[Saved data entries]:
++++++++

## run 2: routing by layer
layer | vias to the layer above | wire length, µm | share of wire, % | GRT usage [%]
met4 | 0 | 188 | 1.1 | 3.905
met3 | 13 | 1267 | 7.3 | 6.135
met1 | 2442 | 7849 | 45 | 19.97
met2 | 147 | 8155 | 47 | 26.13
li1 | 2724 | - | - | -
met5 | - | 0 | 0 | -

++++++++

[Brief]:
Every entry that appears above should be duplicated exactly.

[Expected answer]:
## run 2: routing by layer
layer | vias to the layer above | wire length, µm | share of wire, % | GRT usage [%]
met4 | 0 | 188 | 1.1 | 3.905
met3 | 13 | 1267 | 7.3 | 6.135
met1 | 2442 | 7849 | 45 | 19.97
met2 | 147 | 8155 | 47 | 26.13
li1 | 2724 | - | - | -
met5 | - | 0 | 0 | -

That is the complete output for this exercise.